What this task involves
What you give must be exactly the lines of the material from the first through the line that contains "met3 | 60 | 2030", inclusive, and no others.

Given data
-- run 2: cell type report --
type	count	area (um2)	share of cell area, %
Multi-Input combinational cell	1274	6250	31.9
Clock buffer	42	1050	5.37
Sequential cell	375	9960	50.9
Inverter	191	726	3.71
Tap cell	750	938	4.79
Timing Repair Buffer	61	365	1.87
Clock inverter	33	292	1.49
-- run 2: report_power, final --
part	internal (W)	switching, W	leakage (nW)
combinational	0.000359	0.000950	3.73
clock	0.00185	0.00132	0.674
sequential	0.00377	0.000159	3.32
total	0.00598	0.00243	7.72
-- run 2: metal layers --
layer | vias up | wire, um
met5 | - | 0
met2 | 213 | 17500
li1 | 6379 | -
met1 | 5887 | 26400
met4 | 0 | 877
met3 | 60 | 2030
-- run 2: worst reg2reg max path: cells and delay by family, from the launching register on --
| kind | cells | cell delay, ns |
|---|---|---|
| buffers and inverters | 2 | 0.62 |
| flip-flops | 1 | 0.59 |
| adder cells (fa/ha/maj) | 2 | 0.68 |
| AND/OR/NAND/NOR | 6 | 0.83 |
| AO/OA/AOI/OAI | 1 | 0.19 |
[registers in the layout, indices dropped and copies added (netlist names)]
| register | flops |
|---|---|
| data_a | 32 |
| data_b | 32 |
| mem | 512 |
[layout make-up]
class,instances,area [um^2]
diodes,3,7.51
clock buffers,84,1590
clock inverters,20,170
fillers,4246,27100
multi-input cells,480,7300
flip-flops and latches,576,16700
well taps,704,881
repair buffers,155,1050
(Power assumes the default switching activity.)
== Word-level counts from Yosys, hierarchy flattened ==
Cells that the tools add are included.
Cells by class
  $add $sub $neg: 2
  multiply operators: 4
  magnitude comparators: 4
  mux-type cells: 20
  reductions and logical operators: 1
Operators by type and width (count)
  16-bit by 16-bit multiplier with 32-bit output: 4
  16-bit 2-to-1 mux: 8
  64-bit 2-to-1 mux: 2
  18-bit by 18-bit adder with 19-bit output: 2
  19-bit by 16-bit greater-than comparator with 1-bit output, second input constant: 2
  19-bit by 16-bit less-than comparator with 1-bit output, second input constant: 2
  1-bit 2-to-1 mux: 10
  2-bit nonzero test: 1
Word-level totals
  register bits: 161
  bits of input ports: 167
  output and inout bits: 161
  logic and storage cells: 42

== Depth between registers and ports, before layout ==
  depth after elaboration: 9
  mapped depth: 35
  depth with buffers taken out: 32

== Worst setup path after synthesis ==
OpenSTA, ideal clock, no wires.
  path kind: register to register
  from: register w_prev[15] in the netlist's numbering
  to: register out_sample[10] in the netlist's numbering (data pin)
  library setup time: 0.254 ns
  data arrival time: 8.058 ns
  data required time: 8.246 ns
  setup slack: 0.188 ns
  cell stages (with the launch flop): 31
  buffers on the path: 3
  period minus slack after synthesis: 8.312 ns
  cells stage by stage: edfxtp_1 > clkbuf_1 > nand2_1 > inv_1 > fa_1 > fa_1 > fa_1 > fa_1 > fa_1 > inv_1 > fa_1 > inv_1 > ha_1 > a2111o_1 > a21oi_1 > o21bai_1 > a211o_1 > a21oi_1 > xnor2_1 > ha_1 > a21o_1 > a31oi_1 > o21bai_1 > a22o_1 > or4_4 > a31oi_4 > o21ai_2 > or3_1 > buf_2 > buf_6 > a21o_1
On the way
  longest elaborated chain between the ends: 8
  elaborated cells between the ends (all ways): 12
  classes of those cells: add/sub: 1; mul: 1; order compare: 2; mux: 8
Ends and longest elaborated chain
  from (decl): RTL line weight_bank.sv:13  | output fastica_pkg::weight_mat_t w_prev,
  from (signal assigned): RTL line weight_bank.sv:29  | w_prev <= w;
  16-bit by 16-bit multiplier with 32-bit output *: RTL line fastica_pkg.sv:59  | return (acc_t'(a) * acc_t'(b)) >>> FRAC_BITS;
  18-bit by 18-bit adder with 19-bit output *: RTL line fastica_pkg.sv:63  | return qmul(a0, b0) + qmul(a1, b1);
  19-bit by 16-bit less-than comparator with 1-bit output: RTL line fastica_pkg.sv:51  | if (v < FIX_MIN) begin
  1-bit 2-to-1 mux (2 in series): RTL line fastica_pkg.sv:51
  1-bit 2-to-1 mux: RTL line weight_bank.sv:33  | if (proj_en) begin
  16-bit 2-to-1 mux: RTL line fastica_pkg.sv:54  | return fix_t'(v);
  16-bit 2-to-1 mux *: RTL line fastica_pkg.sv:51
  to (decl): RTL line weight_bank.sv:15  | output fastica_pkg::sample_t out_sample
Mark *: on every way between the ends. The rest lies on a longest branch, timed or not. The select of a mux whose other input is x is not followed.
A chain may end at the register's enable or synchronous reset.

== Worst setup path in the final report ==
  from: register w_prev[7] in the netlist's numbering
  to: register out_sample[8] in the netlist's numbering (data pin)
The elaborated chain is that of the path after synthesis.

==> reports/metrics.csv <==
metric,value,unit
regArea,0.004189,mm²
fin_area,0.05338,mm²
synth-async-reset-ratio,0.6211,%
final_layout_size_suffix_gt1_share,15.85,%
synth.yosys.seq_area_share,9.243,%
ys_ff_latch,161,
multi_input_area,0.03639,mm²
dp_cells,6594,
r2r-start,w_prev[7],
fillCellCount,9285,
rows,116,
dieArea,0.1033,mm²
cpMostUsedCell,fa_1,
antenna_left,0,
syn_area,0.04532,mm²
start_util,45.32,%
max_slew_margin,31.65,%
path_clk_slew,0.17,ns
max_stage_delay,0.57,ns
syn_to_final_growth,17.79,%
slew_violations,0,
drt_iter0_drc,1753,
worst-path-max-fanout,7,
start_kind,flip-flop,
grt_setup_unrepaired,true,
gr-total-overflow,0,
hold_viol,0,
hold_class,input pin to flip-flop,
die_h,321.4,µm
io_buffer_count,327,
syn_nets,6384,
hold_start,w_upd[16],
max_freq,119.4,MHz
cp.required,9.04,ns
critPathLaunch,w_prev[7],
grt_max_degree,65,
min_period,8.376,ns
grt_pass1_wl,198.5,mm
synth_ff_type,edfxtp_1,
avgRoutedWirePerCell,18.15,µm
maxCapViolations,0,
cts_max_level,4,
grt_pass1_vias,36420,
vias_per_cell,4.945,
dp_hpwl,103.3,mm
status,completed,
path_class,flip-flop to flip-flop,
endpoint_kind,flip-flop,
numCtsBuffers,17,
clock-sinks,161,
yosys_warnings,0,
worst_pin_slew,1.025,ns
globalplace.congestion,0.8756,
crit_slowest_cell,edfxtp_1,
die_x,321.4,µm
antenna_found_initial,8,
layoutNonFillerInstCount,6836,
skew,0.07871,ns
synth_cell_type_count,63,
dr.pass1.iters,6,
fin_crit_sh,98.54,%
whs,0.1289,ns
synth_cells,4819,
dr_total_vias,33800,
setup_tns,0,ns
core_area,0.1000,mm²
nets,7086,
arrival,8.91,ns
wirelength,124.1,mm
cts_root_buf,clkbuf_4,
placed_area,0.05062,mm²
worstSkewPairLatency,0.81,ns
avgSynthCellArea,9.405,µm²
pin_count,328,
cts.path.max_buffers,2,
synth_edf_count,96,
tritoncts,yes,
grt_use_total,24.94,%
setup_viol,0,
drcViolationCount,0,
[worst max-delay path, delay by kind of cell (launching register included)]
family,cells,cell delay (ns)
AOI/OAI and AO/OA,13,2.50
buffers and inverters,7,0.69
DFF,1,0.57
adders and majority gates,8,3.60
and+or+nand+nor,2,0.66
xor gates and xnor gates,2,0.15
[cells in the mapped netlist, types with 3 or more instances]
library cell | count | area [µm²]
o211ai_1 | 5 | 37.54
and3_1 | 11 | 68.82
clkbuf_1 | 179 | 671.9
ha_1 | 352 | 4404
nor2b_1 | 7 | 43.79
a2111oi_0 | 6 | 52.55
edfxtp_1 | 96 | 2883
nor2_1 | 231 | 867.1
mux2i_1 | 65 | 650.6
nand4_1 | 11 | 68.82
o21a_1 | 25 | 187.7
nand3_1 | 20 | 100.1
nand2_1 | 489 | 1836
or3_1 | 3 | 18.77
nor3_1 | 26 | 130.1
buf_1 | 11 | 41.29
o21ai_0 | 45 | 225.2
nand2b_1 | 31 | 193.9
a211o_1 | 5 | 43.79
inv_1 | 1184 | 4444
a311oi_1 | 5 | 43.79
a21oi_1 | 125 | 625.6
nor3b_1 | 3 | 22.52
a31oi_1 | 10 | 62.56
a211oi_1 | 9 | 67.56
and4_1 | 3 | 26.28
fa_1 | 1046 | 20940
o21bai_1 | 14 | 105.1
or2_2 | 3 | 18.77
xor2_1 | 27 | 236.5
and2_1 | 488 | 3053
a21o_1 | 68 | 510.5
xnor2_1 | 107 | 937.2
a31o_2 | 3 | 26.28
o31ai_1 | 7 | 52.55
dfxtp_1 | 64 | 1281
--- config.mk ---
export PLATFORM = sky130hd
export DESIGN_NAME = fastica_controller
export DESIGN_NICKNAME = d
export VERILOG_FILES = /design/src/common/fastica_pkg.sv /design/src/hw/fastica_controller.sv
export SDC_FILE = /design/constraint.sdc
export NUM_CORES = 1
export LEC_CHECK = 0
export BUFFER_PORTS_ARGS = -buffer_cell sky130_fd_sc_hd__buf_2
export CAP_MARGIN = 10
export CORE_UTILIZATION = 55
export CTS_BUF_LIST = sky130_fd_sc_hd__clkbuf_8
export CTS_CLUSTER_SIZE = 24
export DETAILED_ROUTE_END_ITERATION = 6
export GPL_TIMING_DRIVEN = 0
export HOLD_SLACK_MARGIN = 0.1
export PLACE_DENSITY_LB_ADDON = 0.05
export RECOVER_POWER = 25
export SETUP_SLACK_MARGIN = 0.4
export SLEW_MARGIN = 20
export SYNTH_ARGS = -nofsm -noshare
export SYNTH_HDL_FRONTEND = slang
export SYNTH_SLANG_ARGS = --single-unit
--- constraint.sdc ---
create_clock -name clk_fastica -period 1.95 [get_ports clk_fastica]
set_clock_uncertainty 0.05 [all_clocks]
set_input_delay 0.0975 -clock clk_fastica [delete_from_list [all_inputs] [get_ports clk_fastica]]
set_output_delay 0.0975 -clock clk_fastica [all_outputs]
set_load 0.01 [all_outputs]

Result for this exercise
-- run 2: cell type report --
type	count	area (um2)	share of cell area, %
Multi-Input combinational cell	1274	6250	31.9
Clock buffer	42	1050	5.37
Sequential cell	375	9960	50.9
Inverter	191	726	3.71
Tap cell	750	938	4.79
Timing Repair Buffer	61	365	1.87
Clock inverter	33	292	1.49
-- run 2: report_power, final --
part	internal (W)	switching, W	leakage (nW)
combinational	0.000359	0.000950	3.73
clock	0.00185	0.00132	0.674
sequential	0.00377	0.000159	3.32
total	0.00598	0.00243	7.72
-- run 2: metal layers --
layer | vias up | wire, um
met5 | - | 0
met2 | 213 | 17500
li1 | 6379 | -
met1 | 5887 | 26400
met4 | 0 | 877
met3 | 60 | 2030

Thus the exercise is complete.